LCMS-2050
シングル四重極LC-MSを用いた製剤中NDSRIと変異原性不純物の分析法開発の効率化
ユーザーベネフィット
- LabSolutions MDにより、LC条件(移動相、カラム、グラジエントプログラム)を簡便かつ効率的に構築可能です。 - シングル四重極LC-MSを用いることで、高感度かつ高精度に製剤中のNDSRIを定量可能です。 - NDSRIと変異原性不純物の同時スクリーニング分析が可能です。
はじめに
2024年9月、FDA(アメリカ食品医薬品局)はヒト用医薬品中のニトロソアミン不純物の管理に関するガイダンス(第2版)を公表しました。
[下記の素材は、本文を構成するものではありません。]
## config.mk

```make
export PLATFORM = sky130hd
export DESIGN_NAME = clkgate_ctrl
export DESIGN_NICKNAME = d
export VERILOG_FILES = /design/src/rtl/clkgate_pkg.sv /design/src/rtl/clkgate_regs.sv /design/src/rtl/clkgate_mode_fsm.sv /design/src/rtl/clkgate_out_mux.sv /design/src/rtl/clkgate_ctrl.sv
export SDC_FILE = /design/constraint.sdc
export NUM_CORES = 1
export LEC_CHECK = 0
export BUFFER_PORTS_ARGS = -buffer_cell sky130_fd_sc_hd__buf_2
export CORE_MARGIN = 4
export CORE_UTILIZATION = 40
export CTS_CLUSTER_DIAMETER = 80
export CTS_CLUSTER_SIZE = 10
export DETAILED_ROUTE_END_ITERATION = 6
export PLACE_DENSITY = 0.62
export SLEW_MARGIN = 10
export SYNTH_ARGS = -nofsm -noshare
export SYNTH_HDL_FRONTEND = slang
export SYNTH_SLANG_ARGS = --single-unit
```

## constraint.sdc

```tcl
create_clock -name clk -period 2.1 [get_ports clk]
set_input_delay 0.42 -clock clk [delete_from_list [all_inputs] [get_ports clk]]
set_output_delay 0.42 -clock clk [all_outputs]
set_load 0.005 [all_outputs]
```
## src/rtl/vpwq_pkg.sv

```systemverilog
package vpwq_pkg;
    typedef enum logic [1:0] {
        ST_FREE   = 2'd0,
        ST_WAIT   = 2'd1,
        ST_ISSUED = 2'd2,
        ST_DONE   = 2'd3
    } ent_state_e;
endpackage

```

## src/rtl/vpwq_src_wake.sv

```systemverilog
// Next-value logic for one source operand under the two broadcasts.
module vpwq_src_wake #(
    parameter int VTAG_W = 6,
    parameter int PID_W  = 5
) (
    input  logic              used,
    input  logic [VTAG_W-1:0] vtag,
    input  logic [PID_W-1:0]  cur_pid,
    input  logic              cur_rdy,
    input  logic              cmp_valid,
    input  logic [VTAG_W-1:0] cmp_vtag,
    input  logic [PID_W-1:0]  cmp_pid,
    input  logic              steal_valid,
    input  logic [VTAG_W-1:0] steal_vtag,
    output logic [PID_W-1:0]  nxt_pid,
    output logic              nxt_rdy,
    output logic              wake_hit
);
    logic steal_hit;

    assign steal_hit = used && steal_valid && (steal_vtag == vtag);
    // a steal on the same tag suppresses the completion
    assign wake_hit  = used && cmp_valid && (cmp_vtag == vtag) && !steal_hit;

    always_comb begin
        nxt_pid = wake_hit ? cmp_pid : cur_pid;
        if (steal_hit)     nxt_rdy = 1'b0;
        else if (wake_hit) nxt_rdy = 1'b1;
        else               nxt_rdy = cur_rdy;
    end
endmodule

```

## src/rtl/vpwq_entry.sv

```systemverilog
// One queue slot: lifecycle state machine plus operand fields.
module vpwq_entry
    import vpwq_pkg::*;
#(
    parameter int NSRC   = 2,
    parameter int VTAG_W = 6,
    parameter int PID_W  = 5
) (
    input  logic                         clk,
    input  logic                         rst_n,
    input  logic                         free_req,
    input  logic                         alloc_we,
    input  logic [NSRC-1:0]              in_used,
    input  logic [NSRC-1:0][VTAG_W-1:0]  in_vtag,
    input  logic [NSRC-1:0][PID_W-1:0]   in_pid,
    input  logic [NSRC-1:0]              in_rdy,
    input  logic                         victim_req,
    input  logic                         done_req,
    input  logic                         grant_req,
    input  logic                         cmp_valid,
    input  logic [VTAG_W-1:0]            cmp_vtag,
    input  logic [PID_W-1:0]             cmp_pid,
    input  logic                         steal_valid,
    input  logic [VTAG_W-1:0]            steal_vtag,
    output ent_state_e                   state,
    output logic [NSRC-1:0]              src_used,
    output logic [NSRC-1:0][VTAG_W-1:0]  src_vtag,
    output logic [NSRC-1:0][PID_W-1:0]   src_pid,
    output logic [NSRC-1:0]              src_rdy,
    output logic                         all_rdy
);
    ent_state_e                  st_q, st_d;
    logic [NSRC-1:0]             used_q;
    logic [NSRC-1:0][VTAG_W-1:0] vtag_q;
    logic [NSRC-1:0][PID_W-1:0]  pid_q;
    logic [NSRC-1:0]             rdy_q;
    logic [NSRC-1:0][PID_W-1:0]  pid_nx;
    logic [NSRC-1:0]             rdy_nx;
    logic [NSRC-1:0]             hit;
    logic                        wake_any;

    for (genvar s = 0; s < NSRC; s++) begin : g_src
        vpwq_src_wake #(.VTAG_W(VTAG_W), .PID_W(PID_W)) u_wake (
            .used        (used_q[s]),
            .vtag        (vtag_q[s]),
            .cur_pid     (pid_q[s]),
            .cur_rdy     (rdy_q[s]),
            .cmp_valid   (cmp_valid),
            .cmp_vtag    (cmp_vtag),
            .cmp_pid     (cmp_pid),
            .steal_valid (steal_valid),
            .steal_vtag  (steal_vtag),
            .nxt_pid     (pid_nx[s]),
            .nxt_rdy     (rdy_nx[s]),
            .wake_hit    (hit[s])
        );
    end

    assign wake_any = |hit;

    // state register
    always_ff @(posedge clk) begin
        if (!rst_n) st_q <= ST_FREE;
        else        st_q <= st_d;
    end

    // transitions
    always_comb begin
        st_d = st_q;
        unique case (st_q)
            ST_FREE:   if (alloc_we) st_d = ST_WAIT;
            ST_WAIT:   if (grant_req) st_d = ST_ISSUED;
            ST_ISSUED: begin
                if (done_req)      st_d = ST_DONE;
                else if (wake_any) st_d = ST_WAIT;
            end
            ST_DONE:   st_d = ST_DONE;
        endcase
        if (victim_req && st_q != ST_FREE) st_d = ST_WAIT;
        if (free_req) st_d = ST_FREE;
    end

    // operand fields
    always_ff @(posedge clk) begin
        if (!rst_n) begin
            used_q <= '0;
            vtag_q <= '0;
            pid_q  <= '0;
            rdy_q  <= '0;
        end else if (alloc_we) begin
            used_q <= in_used;
            vtag_q <= in_vtag;
            pid_q  <= in_pid;
            rdy_q  <= in_rdy;
        end else begin
            pid_q  <= pid_nx;
            rdy_q  <= rdy_nx;
        end
    end

    // outputs
    always_comb begin
        state    = st_q;
        src_used = used_q;
        src_vtag = vtag_q;
        src_pid  = pid_q;
        src_rdy  = rdy_q;
        all_rdy  = &(rdy_q | ~used_q);
    end
endmodule

```

## src/rtl/vpwq_age_pick.sv

```systemverilog
// Oldest-first selection over a ring starting at the head slot.
module vpwq_age_pick #(
    parameter int DEPTH = 8,
    localparam int IDX_W = $clog2(DEPTH)
) (
    input  logic [DEPTH-1:0] elig,
    input  logic [IDX_W-1:0] head,
    output logic             found,
    output logic [IDX_W-1:0] idx
);
    always_comb begin
        found = 1'b0;
        idx   = '0;
        for (int k = 0; k < DEPTH; k++) begin
            logic [IDX_W-1:0] pos;
            pos = head + IDX_W'(k);
            if (!found && elig[pos]) begin
                found = 1'b1;
                idx   = pos;
            end
        end
    end
endmodule

```

## src/rtl/vp_wakeup_iq.sv

```systemverilog
module vp_wakeup_iq
    import vpwq_pkg::*;
#(
    parameter int DEPTH  = 8,
    parameter int NSRC   = 2,
    parameter int VTAG_W = 6,
    parameter int PID_W  = 5,
    localparam int IDX_W = $clog2(DEPTH)
) (
    input  logic                        clk,
    input  logic                        rst_n,
    input  logic                        alloc_valid,
    input  logic [NSRC-1:0]             alloc_used,
    input  logic [NSRC-1:0][VTAG_W-1:0] alloc_vtag,
    input  logic [NSRC-1:0][PID_W-1:0]  alloc_pid,
    input  logic [NSRC-1:0]             alloc_rdy,
    output logic                        alloc_ok,
    output logic [IDX_W-1:0]            alloc_idx,
    input  logic                        cmp_valid,
    input  logic [VTAG_W-1:0]           cmp_vtag,
    input  logic [PID_W-1:0]            cmp_pid,
    input  logic                        steal_valid,
    input  logic [VTAG_W-1:0]           steal_vtag,
    input  logic [IDX_W-1:0]            steal_idx,
    input  logic                        done_valid,
    input  logic [IDX_W-1:0]            done_idx,
    input  logic                        issue_en,
    output logic                        issue_valid,
    output logic [IDX_W-1:0]            issue_idx,
    output logic [NSRC-1:0][PID_W-1:0]  issue_pid,
    input  logic                        retire_en,
    input  logic                        flush_valid,
    input  logic [IDX_W-1:0]            flush_idx
);
    localparam int PTR_W = IDX_W + 1;

    logic [PTR_W-1:0] head_q, tail_q, count;
    logic [IDX_W-1:0] head_idx, flush_age;
    logic             full, empty, alloc_fire, retire_fire, flush_ok;

    logic [NSRC-1:0][PID_W-1:0]         in_pid;
    logic [NSRC-1:0]                    in_rdy;
    logic [NSRC-1:0]                    in_hit;

    logic [DEPTH-1:0]                   ent_free, ent_wait, ent_issued, ent_elig;
    logic [DEPTH-1:0][NSRC-1:0]         ent_used, ent_rdy;
    logic [DEPTH-1:0][NSRC-1:0][VTAG_W-1:0] ent_vtag;
    logic [DEPTH-1:0][NSRC-1:0][PID_W-1:0]  ent_pid;

    assign count       = tail_q - head_q;
    assign head_idx    = head_q[IDX_W-1:0];
    assign full        = (count == PTR_W'(DEPTH));
    assign empty       = (count == '0);
    assign flush_age   = flush_idx - head_idx;
    assign flush_ok    = flush_valid && ({1'b0, flush_age} < count);
    assign alloc_fire  = alloc_valid && !full && !flush_valid;
    assign retire_fire = retire_en && !empty;
    assign alloc_ok    = !full;
    assign alloc_idx   = tail_q[IDX_W-1:0];

    always_ff @(posedge clk) begin
        if (!rst_n) begin
            head_q <= '0;
            tail_q <= '0;
        end else begin
            head_q <= head_q + PTR_W'(retire_fire);
            if (flush_ok) tail_q <= head_q + {1'b0, flush_age} + PTR_W'(1);
            else          tail_q <= tail_q + PTR_W'(alloc_fire);
        end
    end

    // broadcasts seen in the allocation cycle apply to the incoming operands
    for (genvar s = 0; s < NSRC; s++) begin : g_byp
        vpwq_src_wake #(.VTAG_W(VTAG_W), .PID_W(PID_W)) u_byp (
            .used        (alloc_used[s]),
            .vtag        (alloc_vtag[s]),
            .cur_pid     (alloc_pid[s]),
            .cur_rdy     (alloc_rdy[s] | ~alloc_used[s]),
            .cmp_valid   (cmp_valid),
            .cmp_vtag    (cmp_vtag),
            .cmp_pid     (cmp_pid),
            .steal_valid (steal_valid),
            .steal_vtag  (steal_vtag),
            .nxt_pid     (in_pid[s]),
            .nxt_rdy     (in_rdy[s]),
            .wake_hit    (in_hit[s])
        );
    end

    for (genvar i = 0; i < DEPTH; i++) begin : g_ent
        logic [IDX_W-1:0] age;
        logic             in_use, free_req;
        ent_state_e       st;
        logic             all_rdy;

        assign age      = IDX_W'(i) - head_idx;
        assign in_use   = {1'b0, age} < count;
        assign free_req = (retire_fire && head_idx == IDX_W'(i))
                       || (flush_ok && in_use && age > flush_age);

        vpwq_entry #(.NSRC(NSRC), .VTAG_W(VTAG_W), .PID_W(PID_W)) u_ent (
            .clk         (clk),
            .rst_n       (rst_n),
            .free_req    (free_req),
            .alloc_we    (alloc_fire && alloc_idx == IDX_W'(i)),
            .in_used     (alloc_used),
            .in_vtag     (alloc_vtag),
            .in_pid      (in_pid),
            .in_rdy      (in_rdy),
            .victim_req  (steal_valid && steal_idx == IDX_W'(i)),
            .done_req    (done_valid && done_idx == IDX_W'(i)),
            .grant_req   (issue_en && issue_valid && issue_idx == IDX_W'(i)),
            .cmp_valid   (cmp_valid),
            .cmp_vtag    (cmp_vtag),
            .cmp_pid     (cmp_pid),
            .steal_valid (steal_valid),
            .steal_vtag  (steal_vtag),
            .state       (st),
            .src_used    (ent_used[i]),
            .src_vtag    (ent_vtag[i]),
            .src_pid     (ent_pid[i]),
            .src_rdy     (ent_rdy[i]),
            .all_rdy     (all_rdy)
        );

        assign ent_free[i]   = (st == ST_FREE);
        assign ent_wait[i]   = (st == ST_WAIT);
        assign ent_issued[i] = (st == ST_ISSUED);
        assign ent_elig[i]   = ent_wait[i] && all_rdy;
    end

    vpwq_age_pick #(.DEPTH(DEPTH)) u_pick (
        .elig  (ent_elig),
        .head  (head_idx),
        .found (issue_valid),
        .idx   (issue_idx)
    );

    assign issue_pid = ent_pid[issue_idx];
endmodule

```

## config.mk

```make
export PLATFORM = sky130hd
export DESIGN_NAME = vp_wakeup_iq
export DESIGN_NICKNAME = d
export VERILOG_FILES = /design/src/rtl/vpwq_pkg.sv /design/src/rtl/vpwq_src_wake.sv /design/src/rtl/vpwq_entry.sv /design/src/rtl/vpwq_age_pick.sv /design/src/rtl/vp_wakeup_iq.sv
export SDC_FILE = /design/constraint.sdc
export NUM_CORES = 1
export LEC_CHECK = 0
export BUFFER_PORTS_ARGS = -buffer_cell sky130_fd_sc_hd__buf_2
export CORE_ASPECT_RATIO = 0.5
export CORE_UTILIZATION = 65
export CTS_CLUSTER_DIAMETER = 120
export CTS_CLUSTER_SIZE = 28
export DETAILED_ROUTE_END_ITERATION = 8
export PLACE_DENSITY = 0.84
export SLEW_MARGIN = 20
export SYNTH_ARGS = -nofsm -noshare
export SYNTH_HDL_FRONTEND = slang
export SYNTH_SLANG_ARGS = --single-unit
```

## constraint.sdc

```tcl
create_clock -name clk -period 10.2 [get_ports clk]
set_input_delay 1.02 -clock clk [delete_from_list [all_inputs] [get_ports clk]]
set_output_delay 1.02 -clock clk [all_outputs]
set_load 0.02 [all_outputs]
```

# == After elaboration in Yosys (flattened, before gate mapping) ==
# Cells that the tools add are included.
# word_totals
ff_bits,232
wordCells,751
# op_classes
addsub,21
order_cmp,26
n_eq_ne,144
n_mux,153
bitwise,21
n_reduce_logical,312
# op_table
cell,count
equality test 6 bit,36
logical AND 1 bit,174
2-to-1 mux 10 bit,9
2-to-1 mux 5 bit,18
2-to-1 mux 2 bit,40
!= test 3 x 1 -> 1 bit (second input constant),24
case mux 2 bit (4 select lines),8
equality test 3 bit (second input constant),20
2-to-1 mux 1 bit,60
AND reduction 3 bit,16
nonzero test 2 bit,24
nonzero test 3 bit,16
less-than comparator 3 x 4 -> 1 bit,9
less-than comparator 3 x 4 -> 1 bit (second input constant),9
equality test 2 bit (second input constant),16
!= test 2 x 1 -> 1 bit (second input constant),16
!= test 4 x 1 -> 1 bit (second input constant),8
OR reduction 2 bit,16
binary-select mux 10 bit (select 3 bit),1
equality test 3 x 2 -> 1 bit (second input constant),10
logical NOT 1 bit,28
binary-select mux 1 bit (select 3 bit),8
> comparator 3 bit,8
2-to-1 mux 3 bit,8
25 further kinds,95

# == Depth between registers and ports, before layout ==
# depth
ltp_word,33
depth_mapped,17
depth_no_buf,15

# == Modules after synthesis ==
# Synthesis repeated with hierarchy kept, for this count alone.
# hier_totals
cells_unflattened,1677
area_unflattened_um2,16661.0
# modules_own_cells
module,n_inst,cells_per_inst,area_each_um2
vpwq_entry,8,103,1156.1
vpwq_src_wake,18,26,226.5
vp_wakeup_iq,1,285,2522.4
vpwq_age_pick,1,100,813.3

# == Least setup slack after synthesis ==
# No wires, ideal clock.
# synth_timing
kind,register -> output
startpoint,register head_q[1]
endpoint,output port issue_pid[0] in the netlist's numbering
t_arrival_ps,3918
required_ps,9180
setup_slack_ps,5262
stages_incl_launch_ff,14
path_cell_list,dfxtp_1 -> buf_4 -> inv_2 -> buf_6 -> ha_1 -> nor4_1 -> a21oi_1 -> mux4_2 -> mux2i_1 -> o221a_2 -> a311oi_4 -> buf_6 -> nor2_2 -> a221oi_1
# synth_lines
item,line_no,source
from (decl),vp_wakeup_iq.sv:37,"logic [PTR_W-1:0] head_q, tail_q, count;"
from (signal assigned),vp_wakeup_iq.sv:66,head_q <= head_q + PTR_W'(retire_fire);
to (decl),vp_wakeup_iq.sv:30,"output logic [NSRC-1:0][PID_W-1:0] issue_pid,"

==> impl_metrics.csv <==
group,metric,value,unit
run_status,status,"completed",
worst_setup_path,critPathMaxFanout,18,
clock_network,clock_path_buffers,3,
yosys,async_flop_share,0,%
clock_network,cts_tree,"yes",
detailed_routing,wire_per_inst,21.9,µm
worst_setup_path,critPathLaunch,"head_q[1]",
global_routing,grt-ovfl-total,0,
power,p_per_area,259,nW/µm²
yosys,yosys_register_bits,232,
timing,fmax,142,MHz
timing,period_minus_slack,7040,ps
clock_network,cts-hold-fix-buffers,0,
timing,hold_viol,0,
worst_setup_path,setup.worst_path.start_class,"register",
power,p_total,4.29,mW
worst_setup_path,r2r_start,"head_q[1]",
timing,finalSetupViolCount,0,
clock_network,cts_sinks,232,
run,cap_viol_max_count,0,
finish,fillers,1845,
detailed_routing,routed_wl,48900,µm
worst_setup_path,endpoint_kind,"output pin",
floorplanning,core_region_area,23400,µm²
yosys,yosys_warnings,0,
placement,hpwl,32600,µm
finish,multiInputGateArea,10500,µm²
clock_network,clk_pin_slew_worst_paths,110,ps
floorplanning,die_height,112,µm
worst_setup_path,cp_slowest_cell,"dfxtp_1",
power,ir_worst_vdd,0.203,mV
floorplanning,die_w,223,µm
global_routing,grt_max_degree,118,
timing,rsz0062_at_grt,"false",
worst_setup_path,cp_cell_sequence,"inv_2 -> ha_1 -> inv_2 -> nor4_1 -> o211ai_1 -> and4_1 -> o221a_2 -> a311oi_4 -> nand2b_1 -> o22ai_1 -> a221oi_1 -> buf_2",
min_path,holdCritPathClass,"register to register",
yosys,synth_edf_count,0,
detailed_routing,first_iter_violations,1957,
yosys,synth_ff_type,"dfxtp_1",
timing,fin_setup_tns,0,ps
timing,max_slew.worst_pin.slew,1260,ps
floorplanning,die_area,25100,µm²
floorplanning,num_rows,39,
worst_setup_path,cp_top_family,"compound AO/OA/AOI/OAI gates",
placement,gp_congestion,1.00,
worst_setup_path,worstPathArrival,6020,ps
detailed_routing,post-route-drc-count,0,
finish,n_antenna_cell,0,
detailed_routing,drtPass1Iterations,6,
worst_setup_path,path_common_cell,"inv_2",
worst_setup_path,critical_path_class,"register to output pin",
min_path,min_from,"g_ent[2].u_ent.src_vtag[8]",
global_routing,grt_pass1_wl,75300,µm
timing,final_max_slew_viol_count,0,
finish,areaGrowthSynthToFinish,4.39,%
detailed_routing,num_vias,14600,
finish,final_layout_size_suffix_gt1_share,9.27,%
timing,skew,32.3,ps
detailed_routing,via_per_inst,6.52,
clock_network,clkLatencyLatePin,490,ps
timing,min_period_over_period,69.0,%
clock_network,cts-root-buf,"clkbuf_16",
clock_network,h-tree-depth,1,
finish,final_nets,2043,
clock_network,ctsResizeCount,0,
power,p_leak,6.82,nW
clock_network,numCtsBuffers,12,
yosys,synth_area,15900,µm²
yosys,synth_nets,2078,
yosys,synth.distinct_cells,78,
worst_setup_path,required,9180,ps
global_routing,grt_pass1_vias,13500,
detailed_routing,antenna_left,0,
global_routing,antenna_found_initial,0,
yosys,synth_cells,1966,
floorplanning,ios,79,
clock_network,cts_setup_buffers,0,
floorplanning,start_util,67.9,%
global_routing,gr-usage-all-layers,38.4,%
timing,max-slew-margin-rel,16.2,%
worst_setup_path,critPathMaxStageDelay,810,ps
placement,io_buffers,78,
finish,ff_latch_area,4640,µm²
worst_setup_path,path_buf_inv,3,
yosys,synth-seq-area-share,29.3,%
yosys,avgSynthCellArea,8.07,µm²
## power by group
group	internal [mW]	leakage (nW)	switching (mW)
logic	0.951	4.77	1.72
registers	0.982	1.87	0.0880
clock network	0.236	0.170	0.315
total	2.17	6.82	2.13
## tightest hold or removal path: cells and delay by family (launching register included)
family,cells,cell delay (ps)
AND/OR/NAND/NOR,1,60
AO/OA/AOI/OAI,1,60
flip-flops,1,340
## per-stage QoR
stage	cell area (µm²)	hold WS (ps)	setup WS (ps)	cells	utilization, %
floorplan	15900	466	5260	1966	-
global placement	16200	482	3990	2223	69.2
detailed placement	16200	497	3860	2223	69.2
CTS	16500	512	3350	2237	70.7
global route	16600	531	2810	2238	70.8
finish	16600	511	3160	2238	70.8
## path summary, 6_finish.rpt
path	to	slack, ps	depth (start not counted)
worst max register to register	g_ent[3].u_ent.state[0]	5290	11
worst min register to register	g_ent[2].u_ent.src_vtag[8]	510	2
worst min-delay path	g_ent[2].u_ent.src_vtag[8]	510	2
worst max-delay path	issue_pid[2]	3160	12
## cell families (layout without fill, tap and decap cells)
family	after synthesis	in the layout	synth area share, %
flops	232	232	29.3
buf+inv	175	140	4.69
compound gates	305	305	14.0
xor+xnor	228	228	12.6
mux	161	161	10.8
fa+ha+maj	51	51	4.21
simple gates	814	814	24.4
## sequential cells by signal (all words and copies together), names as in the netlist
register	count
g_ent.u_ent.src_rdy	16
tail_q	4
head_q	4
g_ent.u_ent.src_used	16
g_ent.u_ent.src_vtag	96
g_ent.u_ent.src_pid	80
g_ent.u_ent.state	16
## placed cells by master, fill, tap and decap left out, types with 4 or more instances in the layout
master / count
a21o_1: 9
o21ai_0: 25
xnor2_1: 136
o22ai_1: 11
nor2b_1: 19
dfxtp_1: 232
ha_1: 47
or4_1: 5
nand3_1: 58
a211oi_1: 7
nor3_1: 33
and2b_1: 12
a21boi_0: 123
and3_1: 84
nor3_4: 7
a31oi_1: 14
nand2b_1: 17
a21oi_1: 44
nand4_1: 23
mux4_2: 5
buf_2: 77
a221oi_1: 8
o211ai_1: 20
nand2_1: 440
and2_1: 11
mux2i_1: 127
o221ai_1: 4
xor2_1: 90
mux2_2: 19
nor2_1: 46
clkbuf_16: 13
inv_2: 4
inv_1: 24
mux2_1: 10
nor3_2: 6
nor4_1: 32
fa_1: 4
buf_4: 19
nor2_2: 6
## synth_stat cells, types with 8 or more instances
| cell type | instances | area [µm²] |
|---|---|---|
| ha_1 | 47 | 588 |
| clkbuf_1 | 119 | 447 |
| a21oi_1 | 44 | 220 |
| o21ai_0 | 25 | 125 |
| nor2_1 | 50 | 188 |
| xnor2_1 | 138 | 1210 |
| xor2_1 | 90 | 788 |
| buf_1 | 8 | 30.0 |
| mux2_2 | 19 | 214 |
| nand2_1 | 441 | 1660 |
| nor3_1 | 33 | 165 |
| nor3_2 | 10 | 100 |
| nor4_1 | 32 | 200 |
| a21boi_0 | 123 | 923 |
| and2_1 | 11 | 68.8 |
| a221oi_1 | 8 | 70.1 |
| nand3_1 | 58 | 290 |
| inv_1 | 24 | 90.1 |
| nand4_1 | 23 | 144 |
| o211ai_1 | 20 | 150 |
| mux2i_1 | 127 | 1270 |
| a21o_1 | 9 | 67.6 |
| a31oi_1 | 14 | 87.6 |
| nor2b_1 | 19 | 119 |
| o22ai_1 | 11 | 68.8 |
| mux2_1 | 10 | 113 |
| and2b_1 | 12 | 90.1 |
| dfxtp_1 | 232 | 4640 |
| nand2b_1 | 17 | 106 |
| and3_1 | 84 | 526 |
## layer usage
metal  wire length (µm)  up-vias  global-route usage [%]
met3               5980      145                    5.71
met1              19900     6877                    52.8
met2              21000      922                    60.1
met4               2060        0                    16.3
li1                   -     6650                       -
met5                  0        -                       0
## area by class of cell
cell class / count / area share, %
Multi-Input combinational cell: 1559 / 63.6
Clock buffer: 13 / 1.96
Sequential cell: 232 / 28.0
Clock inverter: 1 / 0.121
Tap cell: 307 / 2.32
Timing Repair Buffer: 97 / 3.28
Inverter: 29 / 0.673
No activity file was read; power rests on OpenSTA's default activity.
このガイダンスでは、ニトロソアミンを「低分子ニトロソアミン」と「ニトロソアミン原薬関連不純物(NDSRI)」の2つに分類しています。 NDSRIは、原薬(API)または原薬関連不純物と亜硝酸類等との反応(ニトロソ化)によって生成します。低分子ニトロソアミンと異なり、APIと類似した構造を持ち、API由来の様々な構造を有することが特徴です。そのため、NDSRIはその構造によって毒性も様々となります。そこでFDA、EMAではNDSRIの部分構造情報から発がん性リスクを推測し、許容摂取量を設定する方法(Carcinogenic Potency Categorization Approach, CPCA)を開発しています。CPCAでは推測される毒性によりカテゴリー1~5にNDSRIを分類し、カテゴリーごとに異なる許容摂取量を設定しています。また、NDSRIはAPIごとに構造が異なるため、管理対象とするNDSRIの化合物ごとに分析条件を設定する必要があります。 アテノロールは高血圧症(軽症~中等症)、狭心症、不整脈(期外収縮)に対して用いられるβ遮断剤であり、APIの最大投与量は100 mg/日です。本APIから生成され得るNDSRI:N-ニトロソアテノロールはCPCAではカテゴリー4に分類され、許容摂取量(Acceptable Intake, AI値):1,500 ng/日と設定されています。 本アプリケーションではシングル四重極LC-MSを用いてアテノロール製剤中のAPIとNDSRIに加え、アテノロール不純物D(変異原性不純物)の分析を行いました。LabSolutions MD(分析法開発支援ソフトウェア)を用いることで効率的にLC条件を構築し、LCMS-2050を用いることで、簡便に高感度かつ高精度に分析可能であることを確認しました。